My dad was more of a football player than supporter, and I grew up loving playing the game rather than being introduced to the culture of match-going. By the age of eight I was playing in the school’s under 11 side, and went everywhere with a football.
Having been a county player in my school days, I stopped playing seriously around 15 due to problems with asthma, as well as a general disillusionment with the sport; it was the mid-’80s, and I was getting lumps kicked out of me by giant cloggers in long-ball games; I didn’t really have the appetite for it back then (although toughened up later), but it was also not much fun for a skilful player.
After a near-fatal asthma attack in 1990, I was put on to steroid inhalers, and that helped a lot; at the time I had started playing again, for Derby College (now Uni) in the University league, and on my debut scored all four goals in a 4-4 draw with Crewe & Alsager Sports College, playing on the left-wing.
It was at Derby that Howard Wilkinson’s son, who was in the same team, kept trying to get me to go to Leeds United for a trial. I knew I wasn’t good enough, or tough enough, and wasn’t interested in playing that seriously, but it was nice to be asked.
In the mid-’90s, through contacts in a Sunday morning league, I was invited to play semi-professionally. I spent a while at Harefield United, then an ICIS League side, and the oldest club in Middlesex. I struggled at first, but then found my feet and did really well, scoring a few goals and was confident of moving up the non-league divisions; however, a combination of health issues (not helped by a stressful job and a daily commute to east London) and the season ticket at Anfield arriving made it an easy decision to knock it on the head. Within four years I’d have kicked my last ball.
My first Liverpool game was in October 1990, against Derby County. I then started sharing a season ticket at Anfield in 1994, using it when my mate’s dad (a Liverpudlian) couldn’t go, on the days I wasn’t playing, and got my own season ticket a couple of years later. Through this I was introduced to the ‘Liverpool way’, and before and after every match we’d stop off in Litherland for lunch/tea at my mate’s gran’s house.
By the time Gérard Houllier’s reign had peaked and tailed off, I was struggling more with my health, which meant a lack of money, and having custody of my son on Saturday made going to games increasingly more difficult. I miss the simple days of the ‘90s, but life moves on; we grow up, gain responsibilities, and have to move with the flow.
My Health, and Why I Discuss It
Suffering from M.E. (Myalgic Encephalomyelitis/ Encephalopathy) is a fairly defining part of my existence. It affects my ability to make a living, and it affects how I support Liverpool. Therefore I make mention of it in my writing from time to time.
Having been a season ticket holder for a number of years, it is important for me to make people understand that I cannot go to games regularly not out of fickleness, or from being a fairweather fan. When I do get to a game, it can take a number of days to fully recover. I am not seriously ill when compared with many other, but it does affect what I can do on a daily basis.

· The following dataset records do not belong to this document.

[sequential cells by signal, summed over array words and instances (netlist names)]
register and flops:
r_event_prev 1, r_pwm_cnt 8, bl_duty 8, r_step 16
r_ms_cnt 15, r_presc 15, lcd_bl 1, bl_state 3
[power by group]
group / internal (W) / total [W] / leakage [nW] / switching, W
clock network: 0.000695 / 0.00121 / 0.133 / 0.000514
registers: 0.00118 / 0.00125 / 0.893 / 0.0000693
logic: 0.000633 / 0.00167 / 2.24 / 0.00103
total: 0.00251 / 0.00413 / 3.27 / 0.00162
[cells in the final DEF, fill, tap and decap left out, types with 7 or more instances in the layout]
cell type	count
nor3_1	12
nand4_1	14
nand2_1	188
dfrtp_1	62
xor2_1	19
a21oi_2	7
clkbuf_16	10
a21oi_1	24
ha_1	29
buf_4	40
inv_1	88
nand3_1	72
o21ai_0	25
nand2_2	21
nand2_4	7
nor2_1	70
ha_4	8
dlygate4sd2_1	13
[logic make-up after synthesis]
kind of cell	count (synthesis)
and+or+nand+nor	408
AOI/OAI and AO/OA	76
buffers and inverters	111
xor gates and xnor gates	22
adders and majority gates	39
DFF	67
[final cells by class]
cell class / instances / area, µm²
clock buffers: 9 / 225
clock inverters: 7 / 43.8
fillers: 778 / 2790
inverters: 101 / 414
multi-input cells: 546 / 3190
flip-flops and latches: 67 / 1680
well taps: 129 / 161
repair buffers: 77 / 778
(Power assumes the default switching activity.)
<file path="config.mk">
export PLATFORM = sky130hd
export DESIGN_NAME = i2s2_path_ctrl
export DESIGN_NICKNAME = d
export VERILOG_FILES = /design/src/rtl/i2s2_pkg.sv /design/src/rtl/i2s2_gain_stage.sv /design/src/rtl/i2s2_path_ctrl.sv
export SDC_FILE = /design/constraint.sdc
export NUM_CORES = 1
export LEC_CHECK = 0
export ABC_CLOCK_PERIOD_IN_PS = 1500
export BUFFER_PORTS_ARGS = -buffer_cell sky130_fd_sc_hd__buf_2
export CAP_MARGIN = 10
export CORE_MARGIN = 3
export CORE_UTILIZATION = 50
export CTS_CLUSTER_DIAMETER = 50
export DETAILED_ROUTE_END_ITERATION = 16
export PLACE_DENSITY = 0.83
export SETUP_SLACK_MARGIN = 0.1
export SYNTH_ARGS = -nofsm -noshare
export SYNTH_HDL_FRONTEND = slang
export SYNTH_HIERARCHICAL = 1
export SYNTH_SLANG_ARGS = --single-unit
</file>
<file path="constraint.sdc">
create_clock -name MCLK -period 1.5 [get_ports MCLK]
set_input_delay 0.15 -clock MCLK [delete_from_list [all_inputs] [get_ports MCLK]]
set_output_delay 0.15 -clock MCLK [all_outputs]
set_load 0.02 [all_outputs]
</file>
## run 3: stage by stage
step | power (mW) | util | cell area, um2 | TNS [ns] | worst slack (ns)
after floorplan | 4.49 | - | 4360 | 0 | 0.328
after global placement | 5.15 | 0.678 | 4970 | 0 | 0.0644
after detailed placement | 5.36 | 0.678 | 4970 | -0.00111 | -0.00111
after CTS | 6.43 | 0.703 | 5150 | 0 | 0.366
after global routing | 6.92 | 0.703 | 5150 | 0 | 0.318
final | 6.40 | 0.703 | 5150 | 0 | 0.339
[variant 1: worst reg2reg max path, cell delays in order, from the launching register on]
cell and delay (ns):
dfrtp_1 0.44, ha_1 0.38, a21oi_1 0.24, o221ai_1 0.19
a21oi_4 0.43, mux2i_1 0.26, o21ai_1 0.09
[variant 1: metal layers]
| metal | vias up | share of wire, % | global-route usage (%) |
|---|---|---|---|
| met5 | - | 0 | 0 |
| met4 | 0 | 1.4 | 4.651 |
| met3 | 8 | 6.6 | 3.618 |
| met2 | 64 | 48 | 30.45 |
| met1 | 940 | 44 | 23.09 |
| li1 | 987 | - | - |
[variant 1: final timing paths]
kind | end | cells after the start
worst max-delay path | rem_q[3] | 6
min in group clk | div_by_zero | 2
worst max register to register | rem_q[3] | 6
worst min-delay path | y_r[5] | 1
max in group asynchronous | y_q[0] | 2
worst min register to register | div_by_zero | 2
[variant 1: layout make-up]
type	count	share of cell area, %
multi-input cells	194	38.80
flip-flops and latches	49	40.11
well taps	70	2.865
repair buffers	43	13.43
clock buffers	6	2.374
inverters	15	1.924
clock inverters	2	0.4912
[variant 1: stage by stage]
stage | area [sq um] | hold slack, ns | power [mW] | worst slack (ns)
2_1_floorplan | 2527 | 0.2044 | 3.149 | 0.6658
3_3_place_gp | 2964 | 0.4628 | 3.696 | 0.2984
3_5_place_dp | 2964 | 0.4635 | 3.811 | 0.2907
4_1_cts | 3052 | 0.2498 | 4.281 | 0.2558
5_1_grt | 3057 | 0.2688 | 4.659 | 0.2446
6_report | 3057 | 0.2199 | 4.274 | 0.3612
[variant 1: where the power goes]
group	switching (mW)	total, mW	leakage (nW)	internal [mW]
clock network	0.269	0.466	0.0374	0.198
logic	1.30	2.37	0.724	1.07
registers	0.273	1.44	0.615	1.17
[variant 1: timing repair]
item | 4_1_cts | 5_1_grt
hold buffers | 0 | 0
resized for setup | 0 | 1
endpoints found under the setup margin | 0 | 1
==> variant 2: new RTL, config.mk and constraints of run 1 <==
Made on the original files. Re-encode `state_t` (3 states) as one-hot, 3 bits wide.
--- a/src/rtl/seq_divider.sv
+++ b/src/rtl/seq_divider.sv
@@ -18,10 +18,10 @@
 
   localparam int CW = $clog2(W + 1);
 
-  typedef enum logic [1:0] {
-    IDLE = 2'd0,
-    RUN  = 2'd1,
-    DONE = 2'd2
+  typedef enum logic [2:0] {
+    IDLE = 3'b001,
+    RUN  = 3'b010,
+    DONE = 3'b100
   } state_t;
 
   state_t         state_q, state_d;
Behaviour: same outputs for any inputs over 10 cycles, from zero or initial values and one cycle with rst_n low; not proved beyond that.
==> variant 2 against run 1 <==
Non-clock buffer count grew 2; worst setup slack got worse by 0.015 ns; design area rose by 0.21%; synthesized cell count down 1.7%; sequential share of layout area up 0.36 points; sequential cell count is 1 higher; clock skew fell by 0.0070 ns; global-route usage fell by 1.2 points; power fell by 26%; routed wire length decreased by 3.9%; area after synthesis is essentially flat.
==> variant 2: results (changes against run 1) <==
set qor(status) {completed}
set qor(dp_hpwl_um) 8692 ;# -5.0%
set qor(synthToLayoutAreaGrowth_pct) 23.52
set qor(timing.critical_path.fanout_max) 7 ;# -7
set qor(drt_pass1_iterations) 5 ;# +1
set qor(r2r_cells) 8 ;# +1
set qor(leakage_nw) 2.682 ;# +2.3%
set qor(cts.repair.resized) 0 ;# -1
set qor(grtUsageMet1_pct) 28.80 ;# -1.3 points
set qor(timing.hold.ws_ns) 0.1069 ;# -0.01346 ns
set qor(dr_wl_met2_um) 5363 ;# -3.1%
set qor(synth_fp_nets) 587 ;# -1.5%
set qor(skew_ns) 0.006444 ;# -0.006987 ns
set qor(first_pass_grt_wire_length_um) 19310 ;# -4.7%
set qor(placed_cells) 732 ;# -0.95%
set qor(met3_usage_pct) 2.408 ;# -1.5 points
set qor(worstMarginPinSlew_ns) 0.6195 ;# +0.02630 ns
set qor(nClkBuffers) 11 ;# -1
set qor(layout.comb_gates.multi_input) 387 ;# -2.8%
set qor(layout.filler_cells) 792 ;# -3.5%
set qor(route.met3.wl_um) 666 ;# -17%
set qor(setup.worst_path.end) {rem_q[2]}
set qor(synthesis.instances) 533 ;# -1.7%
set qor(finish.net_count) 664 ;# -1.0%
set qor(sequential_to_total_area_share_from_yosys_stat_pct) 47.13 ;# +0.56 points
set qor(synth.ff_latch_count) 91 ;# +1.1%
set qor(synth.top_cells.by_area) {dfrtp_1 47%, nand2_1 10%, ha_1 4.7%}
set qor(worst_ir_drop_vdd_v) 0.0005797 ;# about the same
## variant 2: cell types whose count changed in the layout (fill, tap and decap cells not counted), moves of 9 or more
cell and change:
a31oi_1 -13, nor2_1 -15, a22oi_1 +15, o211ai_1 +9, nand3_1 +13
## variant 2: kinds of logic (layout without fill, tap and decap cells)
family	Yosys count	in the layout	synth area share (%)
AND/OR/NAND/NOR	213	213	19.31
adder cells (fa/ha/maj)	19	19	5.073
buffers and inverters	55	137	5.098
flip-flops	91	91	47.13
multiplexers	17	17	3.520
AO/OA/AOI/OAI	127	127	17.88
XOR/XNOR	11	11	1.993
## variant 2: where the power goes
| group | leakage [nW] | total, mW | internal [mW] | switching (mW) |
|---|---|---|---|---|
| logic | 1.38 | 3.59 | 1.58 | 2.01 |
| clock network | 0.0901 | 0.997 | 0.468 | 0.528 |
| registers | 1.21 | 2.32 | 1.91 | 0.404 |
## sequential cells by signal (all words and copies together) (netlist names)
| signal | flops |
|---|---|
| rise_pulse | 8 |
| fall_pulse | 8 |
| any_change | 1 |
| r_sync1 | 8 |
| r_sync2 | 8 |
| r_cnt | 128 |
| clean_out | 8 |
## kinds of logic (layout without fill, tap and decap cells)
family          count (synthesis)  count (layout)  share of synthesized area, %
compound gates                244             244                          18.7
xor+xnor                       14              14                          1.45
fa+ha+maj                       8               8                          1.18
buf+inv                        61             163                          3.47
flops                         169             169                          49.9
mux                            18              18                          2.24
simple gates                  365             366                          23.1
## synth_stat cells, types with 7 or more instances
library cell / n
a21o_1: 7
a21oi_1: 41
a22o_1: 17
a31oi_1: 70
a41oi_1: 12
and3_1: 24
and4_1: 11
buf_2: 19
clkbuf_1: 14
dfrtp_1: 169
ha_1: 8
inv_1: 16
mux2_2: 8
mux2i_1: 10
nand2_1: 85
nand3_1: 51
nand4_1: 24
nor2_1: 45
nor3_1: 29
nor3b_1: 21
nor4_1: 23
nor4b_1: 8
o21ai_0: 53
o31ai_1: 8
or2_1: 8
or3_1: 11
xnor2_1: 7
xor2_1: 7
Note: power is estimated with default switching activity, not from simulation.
==> src/rtl/dispatch_pkg.sv <==
// Shared constants and helpers for the rename/dispatch stage.
// Width-dependent types live in the modules because their widths come from parameters.
package dispatch_pkg;

    typedef logic [4:0] areg_t;

    localparam areg_t       ZERO_REG = 5'd31;
    localparam int unsigned NO_TAG   = 0;

    // Keeps the select field at least one bit wide for a single-RS build.
    function automatic int unsigned sel_width(input int unsigned num_rs);
        return (num_rs > 1) ? $clog2(num_rs) : 1;
    endfunction

endpackage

It means that I cannot hold down a regular job, and therefore have to look for alternative ways to generate an income; this means that I require people to support my ventures, such as writing books or developing this website, if they appreciate what I do.
Also, as a misunderstood condition (a lot of illnesses start out this way, before medical knowledge catches up), it is important that I make people more aware of what it is and how it affects me. I don’t seek sympathy in the slightest, but understanding is helpful to anyone who has specific difficulties.